For some reason I never finish courses that are directly relevant to my job.
After an 8 or 9 hour day doing tech stuff to make a deadline, spending another
1 or 2 hours a night doing tech stuff to make a deadline starts to feel like
more work. I find the general science courses much more interesting.

------
Kurtz79
Peter Norvig's "Design of Computer Programs"

[https://www.udacity.com/course/design-of-computer-
programs--...](https://www.udacity.com/course/design-of-computer-programs--
cs212)

An introduction to some semi-advanced programming concepts using an accessible
language like Python, taught by a giant of CS.
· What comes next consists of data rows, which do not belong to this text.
[src/logic/tk1_mem_pkg.sv]
package tk1_mem_pkg;

  // ----------------------------------------------------------------------
  // CPU memory map
  // ----------------------------------------------------------------------
  localparam logic [31:0] fw_ram_first = 32'hd0000000;
  localparam logic [31:0] fw_ram_last  = 32'hd00007ff;
  // ROM starts at address zero
  localparam logic [31:0] fw_rom_last  = 32'h00001fff;

  // Flat address, or region plus offset split for the RAM size check
  typedef union packed {
    logic [31:0] flat;
    struct packed {
      logic [1:0]  region;
      logic [12:0] ram_high;
      logic [16:0] ram_low;
    } ram;
  } cpu_addr_u;

  typedef struct packed {
    logic      valid;
    logic      instr;
    cpu_addr_u addr;
  } cpu_access_t;

  // ----------------------------------------------------------------------
  // Security configuration and state
  // ----------------------------------------------------------------------
  typedef struct packed {
    logic [31:0] syscall_addr;
    logic [31:0] blake2s_addr;
    logic        mon_en;
    logic [31:0] mon_first;
    logic [31:0] mon_last;
  } sec_cfg_t;

  typedef struct packed {
    logic system_mode;
    logic rw_locked;
  } sec_state_t;

endpackage
<file path="config.mk">
export PLATFORM = sky130hd
export DESIGN_NAME = cpu_top
export DESIGN_NICKNAME = d
export VERILOG_FILES = /design/src/source/cpu_pkg.sv /design/src/source/host_loader.sv /design/src/source/fetch_stage.sv /design/src/source/decode_stage.sv /design/src/source/execute_stage.sv /design/src/source/memory_stage.sv /design/src/source/cpu_top.sv
export SDC_FILE = /design/constraint.sdc
export NUM_CORES = 2
export LEC_CHECK = 0
export ABC_CLOCK_PERIOD_IN_PS = 14150
export BUFFER_PORTS_ARGS = -buffer_cell sky130_fd_sc_hd__buf_2
export CAP_MARGIN = 10
export CORE_UTILIZATION = 60
export CTS_CLUSTER_SIZE = 12
export DETAILED_ROUTE_END_ITERATION = 16
export PLACE_DENSITY_LB_ADDON = 0.05
export SLEW_MARGIN = 20
export SYNTH_ARGS = -nofsm -noshare
export SYNTH_HDL_FRONTEND = slang
export SYNTH_SLANG_ARGS = --single-unit
</file>
<file path="constraint.sdc">
create_clock -name clk -period 14.15 [get_ports clk]
set_clock_uncertainty 0.05 [all_clocks]
set_input_delay 1.415 -clock clk [delete_from_list [all_inputs] [get_ports clk]]
set_output_delay 1.415 -clock clk [all_outputs]
set_load 0.05 [all_outputs]
</file>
Steve Huffman's "Web Development"

[https://www.udacity.com/course/web-development--
cs253](https://www.udacity.com/course/web-development--cs253)

Basics of developing a web application, it uses Google App Engine as a base
but the concepts taught are easily extensible to other platforms. Steve comes
off as a likable and competent teacher.

------
sonabinu
[https://www.coursera.org/course/rprog](https://www.coursera.org/course/rprog)
\- This is the best online course I've taken. Another one I am signed up for
and have already done one week of lectures (preview mode) and find very
applicable is [https://www.coursera.org/learn/learning-how-to-
learn/](https://www.coursera.org/learn/learning-how-to-learn/)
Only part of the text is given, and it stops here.